## Provided material
This is an optimization exercise on Yosys and OpenROAD, whose aim is small area and a short achievable clock period, not a production implementation.
At most, simulation tests tie the RTL to the original design; equivalence was not proved.
Power is estimated from default activity; no workload was simulated.

==> inputs of trial 40 <==
// SAD_cal
module SAD_cal(rstn,clk,din,refi,cal_en,sad,sad_val);
input rstn;
input clk;
input [1023:0] din;
input [1023:0] refi;
input cal_en;
output [15:0] sad;
output sad_val;
wire [7:0] e0;
wire C_0, Cb_0, G10_0, G20_0, G32_0, G40_0, G54_0, G60_0, G76_0, P32_0, P54_0, P76_0, g5p_0, g6p_0, nG10_0, nG30_0, nG50_0, nG64_0, nG74_0, nP64_0, nP74_0, ng0_0, ng1_0, ng2_0, ng3_0, ng4_0, ng5_0, ng6_0, ng7_0, p5_0, p6_0, t1_0, t2_0, t3_0, t4_0, t5_0, t6_0, t7_0, x0_0, x1_0, x2_0, x3_0, x4_0, x5_0, x6_0, x7_0;
SAD_nandn u_ng0_0 (din[0], refi[0], ng0_0);
SAD_xor u_x0_0 (din[0], refi[0], x0_0);
SAD_nandn u_ng1_0 (din[1], refi[1], ng1_0);
SAD_xor u_x1_0 (din[1], refi[1], x1_0);
SAD_nandn u_ng2_0 (din[2], refi[2], ng2_0);
SAD_xor u_x2_0 (din[2], refi[2], x2_0);
SAD_nandn u_ng3_0 (din[3], refi[3], ng3_0);
SAD_xor u_x3_0 (din[3], refi[3], x3_0);
SAD_nandn u_ng4_0 (din[4], refi[4], ng4_0);
SAD_xor u_x4_0 (din[4], refi[4], x4_0);
SAD_nandn u_ng5_0 (din[5], refi[5], ng5_0);
SAD_xor u_x5_0 (din[5], refi[5], x5_0);
  ...
==> flow/config.mk <==
export PLATFORM = sky130hd
export DESIGN_NAME = SAD_cal
export DESIGN_NICKNAME = SAD_cal
export VERILOG_FILES = /design/flow/design.v
export SDC_FILE = /design/flow/constraint.sdc
export NUM_CORES = 4
export LEC_CHECK = 0
export CAP_MARGIN = 20
export CORE_AREA = 12 12 468 468
export DIE_AREA = 0 0 480 480
export PLACE_DENSITY = 0.75
export SETUP_SLACK_MARGIN = 1.0
export SLEW_MARGIN = 60
export SYNTH_HIERARCHICAL = 1
==> flow/constraint.sdc <==
create_clock -name core_clock -period 4.0 [get_ports {clk}]
set_input_delay 0.8000 -clock core_clock [delete_from_list [all_inputs] [get_ports {clk}]]
set_output_delay 0.8000 -clock core_clock [all_outputs]
set_load 0.01 [all_outputs]
standard.sh (not shown) runs the stock make flow with config.mk's settings and CLKGATE_MAP_FILE= SYNTH_SCRIPT=/design/flow/synth_recipe.tcl, a recipe that flattens the netlist after the stock synthesis.
==> flow/flow/run.sh <==
#!/bin/bash
# The standard layout (standard.sh) with three changes to how the layout is made:
#  - plain buf_1 cells as the port buffers instead of the delay cells buffer_ports picks;
#  - I/O pins allowed on every routing track of the die's edge, so the die can be smaller;
#  - the clock pin placed first (io_pre.tcl) in a stretch of edge kept free of other pins,
#    because the clock net's wider-spacing routing rule clashes with pins one track away.
set -euo pipefail
export BUFFER_PORTS_ARGS="-buffer_cell sky130_fd_sc_hd__buf_1"
export PLACE_PINS_ARGS="-min_distance 1 -min_distance_in_tracks -exclude top:225-255"
export PRE_IO_PLACEMENT_TCL="$PWD/flow/io_pre.tcl"
export ROUTING_LAYER_ADJUSTMENT=0.10
bash standard.sh > standard.log 2>&1
==> flow/flow/io_pre.tcl <==
# Clock pin in the middle of the top edge; place_pins keeps other pins out of top:225-255.
place_pin -pin_name clk -layer met2 -location {240 480} -pin_size {0.14 0.97} -force_to_die_boundary
==> build 23: changes against trial 40 <==
Settings changed: SLEW_MARGIN 60 to 20.
==> summary of the runs <==
Build 23 ran to the end with no violations. Trial 40 ran to the end with no violations. Combinational power is about the same in trial 40 and build 23. Between build 23 and trial 40, the lower first-iteration DRC count is in build 23 (gap about 4.6%, measured against trial 40). In build 23 the worst setup slack is better than in trial 40, by 0.0053 ns. In sequential share of layout area, build 23 and trial 40 hardly differ. Area after synthesis is the same in build 23 and trial 40. Power is about the same in trial 40 and build 23.
==> figures <==
quantity                                                           trial 40    build 23
Footprint of the multi-input gates                                70220 µm²   69930 µm²
Reported sequential group power                                     23.2 mW     23.3 mW
Status                                             timing/DRC/antenna clean  timing/DRC/antenna clean
Wire length of the first global-routing pass                      561800 µm   560600 µm
Number of cell instances on the worst register-to-register path           8           7
Fraction of layout cells with a size suffix above 1                  6.841%      6.380%
Area of placed instances                                         105800 µm²  105600 µm²
Proportion of cell area spent on the clock network                   3.680%      3.832%
Avg WL per Cell                                                    28.30 µm    28.18 µm
Post-route non-filler standard cell count                             14510       14520
Part of the power in the clock network                                11.1%       11.5%
Total clock network power                                           11.5 mW     11.9 mW
Combinational power share                                             66.4%       66.1%

==> v2: inputs <==
SAD_cal, a different RTL version from the one above (not shown whole).
==> flow/config.mk <==
export PLATFORM = sky130hd
export DESIGN_NAME = SAD_cal
export DESIGN_NICKNAME = SAD_cal
export VERILOG_FILES = /design/flow/design.v
export SDC_FILE = /design/flow/constraint.sdc
export NUM_CORES = 4
export LEC_CHECK = 0
export CAP_MARGIN = 20
export CORE_AREA = 12 12 468 468
export DIE_AREA = 0 0 480 480
export PLACE_DENSITY = 0.6
export SETUP_SLACK_MARGIN = 0.5
export SLEW_MARGIN = 20
export SYNTH_HIERARCHICAL = 1
==> flow/constraint.sdc <==
create_clock -name core_clock -period 4.0 [get_ports {clk}]
set_input_delay 0.8000 -clock core_clock [delete_from_list [all_inputs] [get_ports {clk}]]
set_output_delay 0.8000 -clock core_clock [all_outputs]
set_load 0.01 [all_outputs]
==> flow/flow/run.sh <==
#!/bin/bash
# The standard layout (standard.sh), with plain buf_1 cells as the port buffers
# instead of the delay cells buffer_ports picks by default, and the I/O pins
# allowed on every routing track of the die's edge so that the die can be smaller.
set -euo pipefail
export BUFFER_PORTS_ARGS="-buffer_cell sky130_fd_sc_hd__buf_1"
export PLACE_PINS_ARGS="-min_distance 1 -min_distance_in_tracks"
export ROUTING_LAYER_ADJUSTMENT=0.10
bash standard.sh > standard.log 2>&1
==> inputs of v39, as changes to v2 <==
--- a/flow/flow/run.sh
+++ b/flow/flow/run.sh
@@ -5,5 +5,4 @@
 set -euo pipefail
 export BUFFER_PORTS_ARGS="-buffer_cell sky130_fd_sc_hd__buf_1"
 export PLACE_PINS_ARGS="-min_distance 1 -min_distance_in_tracks"
-export ROUTING_LAYER_ADJUSTMENT=0.10
 bash standard.sh > standard.log 2>&1
==> flow/config.mk (replaced) <==
export PLATFORM = sky130hd
export DESIGN_NAME = SAD_cal
export DESIGN_NICKNAME = SAD_cal
export VERILOG_FILES = /design/flow/design.v
export SDC_FILE = /design/flow/constraint.sdc
export NUM_CORES = 4
export LEC_CHECK = 0
export CAP_MARGIN = 20
export CORE_AREA = 2 2 418 418
export DIE_AREA = 0 0 420 420
export PLACE_DENSITY = 0.7
export SLEW_MARGIN = 20
export SYNTH_HIERARCHICAL = 1
==> inputs of v13, as changes to v2 <==
==> flow/flow/run.sh (replaced) <==
#!/bin/bash
# The standard layout (standard.sh), with plain buf_1 cells as the port buffers
# instead of the delay cells buffer_ports picks by default.
set -euo pipefail
export BUFFER_PORTS_ARGS="-buffer_cell sky130_fd_sc_hd__buf_1"
bash standard.sh > standard.log 2>&1
--- a/flow/config.mk
+++ b/flow/config.mk
@@ -6,8 +6,8 @@
 export NUM_CORES = 4
 export LEC_CHECK = 0
 export CAP_MARGIN = 20
-export CORE_AREA = 12 12 468 468
-export DIE_AREA = 0 0 480 480
+export CORE_AREA = 2 2 718 718
+export DIE_AREA = 0 0 720 720
 export PLACE_DENSITY = 0.6
 export SETUP_SLACK_MARGIN = 0.5
 export SLEW_MARGIN = 20
==> qor summary <==
| metric | v2 | v13 | v39 |
|---|---|---|---|
| Worst-case clock buffer depth | 3 | 4 | 3 |
| Setup slack after layout | 701.9 ps | 711.8 ps | - |
| Sequential cell area in the final layout | 0.01367 sq mm | 0.01367 sq mm | - |
| Utilization of the core after routing | 0.4843 | 0.2098 | - |
| Final Hold Slack | 228.6 ps | 131.0 ps | - |
| Count of endpoints failing setup in the final report | 0 | 0 | - |
| CTS tree | built | built | - |
| Non-clk bufs | 2193 | 2282 | - |
| Number of clock buffers in the layout | 105 | 129 | - |
| Origin of the worst min-delay path | cal_en | cal_en | - |
| Largest clock skew in the final design | 34.54 ps | 95.77 ps | - |
| Post-layout instance count excluding filler cells | 14024 | 18281 | - |
| Multi-input gate area in the final layout | 0.06932 sq mm | 0.06934 sq mm | - |
| Initial standard-cell utilization of the core | 0.4093 | 0.1661 | 0.4930 |
| Average wire per standard cell | 30.70 microns | 36.59 microns | - |
| Switching Power | 47290 uW | 55090 uW | - |
| Total placed instance area | 0.09681 sq mm | 0.1025 sq mm | 0.09624 sq mm |
| Hold Path Cell Cnt | 1 | 1 | - |
| Status | timing/DRC/antenna clean | timing/DRC/antenna clean | aborted with a tool error |
| Failing step | - | - | global routing (5_1_grt) |
| Area-dominant cell class after layout | multi-input gates | multi-input gates | - |
| Routed via count divided by cell count | 5.175 | 4.070 | - |
| Post-DP HPWL | 398600 microns | 632600 microns | 354100 microns |
| Routed wire length on met3 | 40640 microns | 60550 microns | - |
| Max-capacitance violation count | 0 | 0 | - |

==> run F: inputs <==
Another version of the RTL of SAD_cal (not shown whole).
==> flow/config.mk <==
export PLATFORM = sky130hd
export DESIGN_NAME = SAD_cal
export DESIGN_NICKNAME = SAD_cal
export VERILOG_FILES = /design/flow/design.v
export SDC_FILE = /design/flow/constraint.sdc
export NUM_CORES = 4
export LEC_CHECK = 0
export CAP_MARGIN = 20
export CORE_AREA = 12 12 468 468
export DIE_AREA = 0 0 480 480
export PLACE_DENSITY = 0.6
export SETUP_SLACK_MARGIN = 1.5
export SLEW_MARGIN = 20
export SYNTH_HIERARCHICAL = 1
==> flow/constraint.sdc <==
create_clock -name core_clock -period 4.0 [get_ports {clk}]
set_input_delay 0.8000 -clock core_clock [delete_from_list [all_inputs] [get_ports {clk}]]
set_output_delay 0.8000 -clock core_clock [all_outputs]
set_load 0.01 [all_outputs]
==> flow/flow/run.sh <==
#!/bin/bash
# The standard layout (standard.sh) with three changes to how the layout is made:
#  - plain buf_1 cells as the port buffers instead of the delay cells buffer_ports picks;
#  - I/O pins allowed on every routing track of the die's edge, so the die can be smaller;
#  - the clock pin placed first (io_pre.tcl) in a stretch of edge kept free of other pins,
#    because the clock net's wider-spacing routing rule clashes with pins one track away.
set -euo pipefail
export BUFFER_PORTS_ARGS="-buffer_cell sky130_fd_sc_hd__buf_1"
export PLACE_PINS_ARGS="-min_distance 1 -min_distance_in_tracks -exclude top:225-255"
export PRE_IO_PLACEMENT_TCL="$PWD/flow/io_pre.tcl"
export ROUTING_LAYER_ADJUSTMENT=0.10
bash standard.sh > standard.log 2>&1
Scripts as last shown in full above: flow/flow/io_pre.tcl
==> run D (differences from run F) <==
Settings changed: SETUP_SLACK_MARGIN 1.5 to 1.0.
==> metrics.csv <==
metric,value,unit
fin crit period,2.99,ns
Fillers,16786,
combinational power,67.1,mW
most frequent cells in the layout,"buf_1, xnor2_1, nand2b_1, buf_4, fa_1",
Clk pwr share,0.094,
Clock-cell share,0.0237,
Slew @ Worst Pin,1.27,ns
met2 usage,0.582,
status,"complete, no violations",
M3 GR Usage,0.103,
The numbers above come from run F.

==> metrics.csv <==
metric,value,unit
status,"complete, no violations",
fin crit period,2.95,ns
Clock-cell share,0.0306,
most frequent cells in the layout,"buf_1, xnor2_1, xor2_1, fa_1, o21ai_1",
Buf/Inv on CP,1,
met2 usage,0.583,
Clk pwr share,0.103,
combinational power,58.6,mW
Fillers,19887,
The numbers above come from run D.

Function was not checked in any run of this note: the RTL went through the layout flow alone.

==> inputs of ember <==
Another version of the RTL of SAD_cal (not shown whole).
export LEC_CHECK = 0
export CAP_MARGIN = 20
export CORE_AREA = 12 12 468 468
export DIE_AREA = 0 0 480 480
export PLACE_DENSITY = 0.75
export SETUP_SLACK_MARGIN = 1.0
export SLEW_MARGIN = 20
export SYNTH_HIERARCHICAL = 1
create_clock -name core_clock -period 4.0 [get_ports {clk}]
Scripts as last shown in full above: flow/flow/run.sh, flow/flow/io_pre.tcl
==> juniper (differences from ember) <==
--- a/flow/design.v
+++ b/flow/design.v
@@ -8676,25 +8676,25 @@
 wire s3315, c3316;
 wire s3317, c3318;
 wire s3319, c3320;
 wire s3321, c3322;
 wire s3323, c3324;
-wire s3357, c3358;
-wire s3359, c3360;
-wire s3361, c3362;
-wire s3363, c3364;
+wire s3325, c3326;
+wire s3327, c3328;
+wire s3329, c3330;
+wire s3331, c3332;
+wire s3333, c3334;
+wire s3335, c3336;
+wire s3337, c3338;
+wire s3339, c3340;
 wire s3365, c3366;
 wire s3367, c3368;
 wire s3369, c3370;
 wire s3371, c3372;
 wire s3373, c3374;
 wire s3375, c3376;
 wire s3377, c3378;
-wire s3379, c3380;
-wire s3381, c3382;
-wire s3383, c3384;
-wire s3385, c3386;
 SAD_fa u_s1 (.a(e0[0]), .b(C_0), .c(x0_1), .s(s1), .co(c2));
 SAD_fa u_s3 (.a(e2[0]), .b(C_2), .c(x0_3), .s(s3), .co(c4));
 SAD_fa u_s5 (.a(e4[0]), .b(C_4), .c(x0_5), .s(s5), .co(c6));
 SAD_fa u_s7 (.a(e6[0]), .b(C_6), .c(x0_7), .s(s7), .co(c8));
 SAD_fa u_s9 (.a(e8[0]), .b(C_8), .c(x0_9), .s(s9), .co(c10));
@@ -9811,25 +9811,25 @@
 SAD_fa u_s3315 (.a(s3261), .b(c3288), .c(c3290), .s(s3315), .co(c3316));
 SAD_fa u_s3317 (.a(c3292), .b(c3294), .c(s3295), .s(s3317), .co(c3318));
 SAD_fa u_s3319 (.a(c3296), .b(c3298), .c(s3299), .s(s3319), .co(c3320));
 SAD_fa u_s3321 (.a(s3273), .b(c3300), .c(c3302), .s(s3321), .co(c3322));
 SAD_fa u_s3323 (.a(c3274), .b(s3275), .c(c3304), .s(s3323), .co(c3324));
-SAD_ha u_s3357 (.a(r3337), .b(r3338), .s(s3357), .co(c3358));
-SAD_ha u_s3359 (.a(r3341), .b(r3342), .s(s3359), .co(c3360));
-SAD_ha u_s3361 (.a(r3344), .b(r3345), .s(s3361), .co(c3362));
-SAD_ha u_s3363 (.a(r3347), .b(r3348), .s(s3363), .co(c3364));
+SAD_fa u_s3325 (.a(s3285), .b(c3310), .c(s3311), .s(s3325), .co(c3326));
+SAD_fa u_s3327 (.a(s3289), .b(c3312), .c(s3313), .s(s3327), .co(c3328));
+SAD_fa u_s3329 (.a(s3291), .b(s3293), .c(c3314), .s(s3329), .co(c3330));
+SAD_fa u_s3331 (.a(s3297), .b(c3316), .c(s3317), .s(s3331), .co(c3332));
+SAD_fa u_s3333 (.a(s3301), .b(c3318), .c(s3319), .s(s3333), .co(c3334));
+SAD_fa u_s3335 (.a(s3303), .b(c3320), .c(s3321), .s(s3335), .co(c3336));
+SAD_fa u_s3337 (.a(s3305), .b(c3322), .c(s3323), .s(s3337), .co(c3338));
+SAD_fa u_s3339 (.a(c3306), .b(s3307), .c(c3324), .s(s3339), .co(c3340));
 SAD_ha u_s3365 (.a(r3350), .b(r3351), .s(s3365), .co(c3366));
 SAD_ha u_s3367 (.a(r3353), .b(r3354), .s(s3367), .co(c3368));
-SAD_ha u_s3369 (.a(r3331), .b(r3332), .s(s3369), .co(c3370));
-SAD_fa u_s3371 (.a(r3334), .b(r3335), .c(r3336), .s(s3371), .co(c3372));
-SAD_fa u_s3373 (.a(r3339), .b(r3340), .c(s3357), .s(s3373), .co(c3374));
-SAD_fa u_s3375 (.a(r3343), .b(c3358), .c(s3359), .s(s3375), .co(c3376));
-SAD_fa u_s3377 (.a(r3346), .b(c3360), .c(s3361), .s(s3377), .co(c3378));
-SAD_fa u_s3379 (.a(r3349), .b(c3362), .c(s3363), .s(s3379), .co(c3380));
-SAD_fa u_s3381 (.a(r3352), .b(c3364), .c(s3365), .s(s3381), .co(c3382));
-SAD_fa u_s3383 (.a(r3355), .b(c3366), .c(s3367), .s(s3383), .co(c3384));
-SAD_ha u_s3385 (.a(r3356), .b(c3368), .s(s3385), .co(c3386));
+SAD_ha u_s3369 (.a(r3355), .b(r3356), .s(s3369), .co(c3370));
+SAD_ha u_s3371 (.a(r3357), .b(r3358), .s(s3371), .co(c3372));
+SAD_ha u_s3373 (.a(r3359), .b(r3360), .s(s3373), .co(c3374));
+SAD_ha u_s3375 (.a(r3361), .b(r3362), .s(s3375), .co(c3376));
+SAD_ha u_s3377 (.a(r3363), .b(r3364), .s(s3377), .co(c3378));
 reg r761;
 reg r762;
 reg r763;
 reg r764;
 reg r765;
@@ -10910,26 +10910,10 @@
 reg r3230;
 reg r3231;
 reg r3232;
 reg r3233;
 reg r3234;
-reg r3325;
-reg r3326;
-reg r3327;
-reg r3328;
-reg r3329;
-reg r3330;
-reg r3331;
-reg r3332;
-reg r3333;
-reg r3334;
-reg r3335;
-reg r3336;
-reg r3337;
-reg r3338;
-reg r3339;
-reg r3340;
 reg r3341;
 reg r3342;
 reg r3343;
 reg r3344;
 reg r3345;
@@ -10942,10 +10926,18 @@
 reg r3352;
 reg r3353;
 reg r3354;
 reg r3355;
 reg r3356;
+reg r3357;
+reg r3358;
+reg r3359;
+reg r3360;
+reg r3361;
+reg r3362;
+reg r3363;
+reg r3364;
 always @(posedge clk) begin
     r761 <= s1;
     r762 <= s3;
     r763 <= s5;
     r764 <= s7;
@@ -12027,45 +12019,37 @@
     r3230 <= c3153;
     r3231 <= c3155;
     r3232 <= s3156;
     r3233 <= c3089;
     r3234 <= c3157;
-    r3325 <= r3158;
-    r3326 <= r3159;
-    r3327 <= r3160;
-    r3328 <= s3235;
-    r3329 <= s3277;
-    r3330 <= s3309;
-    r3331 <= s3285;
-    r3332 <= c3310;
-    r3333 <= s3311;
-    r3334 <= s3289;
-    r3335 <= c3312;
-    r3336 <= s3313;
-    r3337 <= s3291;
-    r3338 <= s3293;
-    r3339 <= c3314;
-    r3340 <= s3315;
-    r3341 <= s3297;
-    r3342 <= c3316;
-    r3343 <= s3317;
-    r3344 <= s3301;
-    r3345 <= c3318;
-    r3346 <= s3319;
-    r3347 <= s3303;
-    r3348 <= c3320;
-    r3349 <= s3321;
-    r3350 <= s3305;
-    r3351 <= c3322;
-    r3352 <= s3323;
-    r3353 <= c3306;
-    r3354 <= s3307;
-    r3355 <= c3324;
-    r3356 <= c3308;
+    r3341 <= r3158;
+    r3342 <= r3159;
+    r3343 <= r3160;
+    r3344 <= s3235;
+    r3345 <= s3277;
+    r3346 <= s3309;
+    r3347 <= s3325;
+    r3348 <= c3326;
+    r3349 <= s3327;
+    r3350 <= s3315;
+    r3351 <= c3328;
+    r3352 <= s3329;
+    r3353 <= c3330;
+    r3354 <= s3331;
+    r3355 <= c3332;
+    r3356 <= s3333;
+    r3357 <= c3334;
+    r3358 <= s3335;
+    r3359 <= c3336;
+    r3360 <= s3337;
+    r3361 <= c3338;
+    r3362 <= s3339;
+    r3363 <= c3308;
+    r3364 <= c3340;
 end
-wire [15:0] opa = {1'b0, c3386, c3384, c3382, c3380, c3378, c3376, c3374, c3372, c3370, r3333, r3330, r3329, r3328, r3327, r3325};
-wire [15:0] opb = {1'b0, 1'b0, s3385, s3383, s3381, s3379, s3377, s3375, s3373, s3371, s3369, 1'b0, 1'b0, 1'b0, 1'b0, r3326};
+wire [15:0] opa = {1'b0, c3378, c3376, c3374, c3372, c3370, c3368, c3366, r3352, r3348, r3347, r3346, r3345, r3344, r3343, r3341};
+wire [15:0] opb = {1'b0, 1'b0, s3377, s3375, s3373, s3371, s3369, s3367, s3365, r3349, 1'b0, 1'b0, 1'b0, 1'b0, 1'b0, r3342};
 wire [15:0] pp = opa ^ opb;
 wire [15:0] gg = opa & opb;
 wire sg0_1 = gg[1] | pp[1] & gg[0];
 wire sg0_3 = gg[3] | pp[3] & gg[2];
 wire sp0_3 = pp[3] & pp[2];
--- a/flow/config.mk
+++ b/flow/config.mk
@@ -6,9 +6,9 @@
 export NUM_CORES = 4
 export LEC_CHECK = 0
 export CAP_MARGIN = 20
 export CORE_AREA = 12 12 468 468
 export DIE_AREA = 0 0 480 480
-export PLACE_DENSITY = 0.75
+export PLACE_DENSITY = 0.85
 export SETUP_SLACK_MARGIN = 1.0
 export SLEW_MARGIN = 20
 export SYNTH_HIERARCHICAL = 1
==> comparison <==
- Synthesized cell count is about the same in ember and juniper.
- Between juniper and ember, the lower first-iteration DRC count is in ember (gap 15%, measured against ember).
- In clock power, ember and juniper hardly differ.
- Against juniper, the routed wire length of ember is smaller by 5.3%.
- Of juniper and ember, ember has the higher non-clock buffer count (gap 4).
- In juniper the via count is higher than in ember, by 2.2%.
Only the layout flow was run in ember; the RTL was not checked for function there.

## what the ideal ports hide
No port has a modelled driver above. Below, the same layouts with a new extraction and two added sets of constraints. Step 1 (the two cells are an assumption about what drives the block):
set clk [get_ports {clk}]
set_driving_cell -lib_cell sky130_fd_sc_hd__clkbuf_16 $clk
set_driving_cell -lib_cell sky130_fd_sc_hd__buf_2 [delete_from_list [all_inputs] $clk]
Step 2 adds t to the input delays and takes it off the output delays; t is the mean of the earliest and latest rising clock arrival at the registers after step 1. Input paths then give back, and output paths get back, about the clock's delay inside the block. Three values: no drivers, after step 1, after step 2; two values: the first two.
| run | t, ns | slack for setup (ns) | worst hold slack (ns) | clock arrival spread, ns | worst slew at a driven data input, ns |
|---|---|---|---|---|---|
| trial 40 | 0.802 | 1.371 / 1.371 / 0.723 | 0.153 / 0.133 / 0.328 | 0.068 / 0.067 | 0.39 |
| build 23 | 0.802 | 1.377 / 1.377 / 0.666 | 0.176 / 0.148 / 0.328 | 0.062 / 0.061 | 0.36 |
| v2 | 0.770 | 0.702 / 0.601 / -0.169 | 0.229 / 0.178 / 0.332 | 0.042 / 0.041 | 0.50 |
| v13 | 0.956 | 0.712 / 0.514 / -0.442 | 0.131 / 0.117 / 0.326 | 0.096 / 0.096 | 0.60 |
| run F | 0.760 | 1.012 / 1.031 / 0.270 | 0.219 / 0.217 / 0.324 | 0.079 / 0.079 | 0.28 |
| run D | 0.770 | 1.049 / 1.036 / 0.266 | 0.219 / 0.195 / 0.328 | 0.032 / 0.031 | 0.36 |
| ember | 0.796 | 1.193 / 1.150 / 0.353 | 0.154 / 0.142 / 0.327 | 0.063 / 0.063 | 0.40 |
| juniper | 0.813 | 1.428 / 1.457 / 0.644 | 0.148 / 0.141 / 0.327 | 0.060 / 0.060 | 0.39 |
With both steps, setup timing fails in v2 and v13, where it was met with ideal ports. The setup slack of v13, which loses most, moves by -0.198 ns with the drivers and by -1.154 ns with both steps.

## Requirement
Take exactly the lines from the one containing "-reg r3329;" through the one containing "wire [15:0] gg = opa & opb;" in the data above, and output them with nothing added.

## Exercise solution
-reg r3329;
-reg r3330;
-reg r3331;
-reg r3332;
-reg r3333;
-reg r3334;
-reg r3335;
-reg r3336;
-reg r3337;
-reg r3338;
-reg r3339;
-reg r3340;
 reg r3341;
 reg r3342;
 reg r3343;
 reg r3344;
 reg r3345;
@@ -10942,10 +10926,18 @@
 reg r3352;
 reg r3353;
 reg r3354;
 reg r3355;
 reg r3356;
+reg r3357;
+reg r3358;
+reg r3359;
+reg r3360;
+reg r3361;
+reg r3362;
+reg r3363;
+reg r3364;
 always @(posedge clk) begin
     r761 <= s1;
     r762 <= s3;
     r763 <= s5;
     r764 <= s7;
@@ -12027,45 +12019,37 @@
     r3230 <= c3153;
     r3231 <= c3155;
     r3232 <= s3156;
     r3233 <= c3089;
     r3234 <= c3157;
-    r3325 <= r3158;
-    r3326 <= r3159;
-    r3327 <= r3160;
-    r3328 <= s3235;
-    r3329 <= s3277;
-    r3330 <= s3309;
-    r3331 <= s3285;
-    r3332 <= c3310;
-    r3333 <= s3311;
-    r3334 <= s3289;
-    r3335 <= c3312;
-    r3336 <= s3313;
-    r3337 <= s3291;
-    r3338 <= s3293;
-    r3339 <= c3314;
-    r3340 <= s3315;
-    r3341 <= s3297;
-    r3342 <= c3316;
-    r3343 <= s3317;
-    r3344 <= s3301;
-    r3345 <= c3318;
-    r3346 <= s3319;
-    r3347 <= s3303;
-    r3348 <= c3320;
-    r3349 <= s3321;
-    r3350 <= s3305;
-    r3351 <= c3322;
-    r3352 <= s3323;
-    r3353 <= c3306;
-    r3354 <= s3307;
-    r3355 <= c3324;
-    r3356 <= c3308;
+    r3341 <= r3158;
+    r3342 <= r3159;
+    r3343 <= r3160;
+    r3344 <= s3235;
+    r3345 <= s3277;
+    r3346 <= s3309;
+    r3347 <= s3325;
+    r3348 <= c3326;
+    r3349 <= s3327;
+    r3350 <= s3315;
+    r3351 <= c3328;
+    r3352 <= s3329;
+    r3353 <= c3330;
+    r3354 <= s3331;
+    r3355 <= c3332;
+    r3356 <= s3333;
+    r3357 <= c3334;
+    r3358 <= s3335;
+    r3359 <= c3336;
+    r3360 <= s3337;
+    r3361 <= c3338;
+    r3362 <= s3339;
+    r3363 <= c3308;
+    r3364 <= c3340;
 end
-wire [15:0] opa = {1'b0, c3386, c3384, c3382, c3380, c3378, c3376, c3374, c3372, c3370, r3333, r3330, r3329, r3328, r3327, r3325};
-wire [15:0] opb = {1'b0, 1'b0, s3385, s3383, s3381, s3379, s3377, s3375, s3373, s3371, s3369, 1'b0, 1'b0, 1'b0, 1'b0, r3326};
+wire [15:0] opa = {1'b0, c3378, c3376, c3374, c3372, c3370, c3368, c3366, r3352, r3348, r3347, r3346, r3345, r3344, r3343, r3341};
+wire [15:0] opb = {1'b0, 1'b0, s3377, s3375, s3373, s3371, s3369, s3367, s3365, r3349, 1'b0, 1'b0, 1'b0, 1'b0, 1'b0, r3342};
 wire [15:0] pp = opa ^ opb;
 wire [15:0] gg = opa & opb;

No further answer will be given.